══ SOURCE DATA

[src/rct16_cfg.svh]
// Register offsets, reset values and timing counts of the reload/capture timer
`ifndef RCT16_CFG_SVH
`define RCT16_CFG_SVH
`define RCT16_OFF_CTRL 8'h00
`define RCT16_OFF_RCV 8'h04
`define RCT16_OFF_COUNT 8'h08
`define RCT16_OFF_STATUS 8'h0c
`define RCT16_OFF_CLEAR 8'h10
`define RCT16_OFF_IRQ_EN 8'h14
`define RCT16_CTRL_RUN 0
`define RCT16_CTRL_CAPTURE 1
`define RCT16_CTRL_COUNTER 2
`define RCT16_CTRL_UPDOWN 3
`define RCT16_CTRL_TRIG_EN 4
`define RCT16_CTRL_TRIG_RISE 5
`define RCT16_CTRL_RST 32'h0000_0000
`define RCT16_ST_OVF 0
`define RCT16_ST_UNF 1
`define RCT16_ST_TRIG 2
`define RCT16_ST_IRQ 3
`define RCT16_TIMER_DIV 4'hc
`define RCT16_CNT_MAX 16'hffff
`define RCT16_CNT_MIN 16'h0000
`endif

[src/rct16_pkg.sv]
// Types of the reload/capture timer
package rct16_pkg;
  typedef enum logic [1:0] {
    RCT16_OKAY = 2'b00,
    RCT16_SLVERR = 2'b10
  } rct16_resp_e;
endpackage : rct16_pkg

════

→ **TO DO**
From the records above, extract every line exactly as it stands.

→ **ANSWER SECTION**
[src/rct16_cfg.svh]
// Register offsets, reset values and timing counts of the reload/capture timer
`ifndef RCT16_CFG_SVH
`define RCT16_CFG_SVH
`define RCT16_OFF_CTRL 8'h00
`define RCT16_OFF_RCV 8'h04
`define RCT16_OFF_COUNT 8'h08
`define RCT16_OFF_STATUS 8'h0c
`define RCT16_OFF_CLEAR 8'h10
`define RCT16_OFF_IRQ_EN 8'h14
`define RCT16_CTRL_RUN 0
`define RCT16_CTRL_CAPTURE 1
`define RCT16_CTRL_COUNTER 2
`define RCT16_CTRL_UPDOWN 3
`define RCT16_CTRL_TRIG_EN 4
`define RCT16_CTRL_TRIG_RISE 5
`define RCT16_CTRL_RST 32'h0000_0000
`define RCT16_ST_OVF 0
`define RCT16_ST_UNF 1
`define RCT16_ST_TRIG 2
`define RCT16_ST_IRQ 3
`define RCT16_TIMER_DIV 4'hc
`define RCT16_CNT_MAX 16'hffff
`define RCT16_CNT_MIN 16'h0000
`endif

[src/rct16_pkg.sv]
// Types of the reload/capture timer
package rct16_pkg;
  typedef enum logic [1:0] {
    RCT16_OKAY = 2'b00,
    RCT16_SLVERR = 2'b10
  } rct16_resp_e;
endpackage : rct16_pkg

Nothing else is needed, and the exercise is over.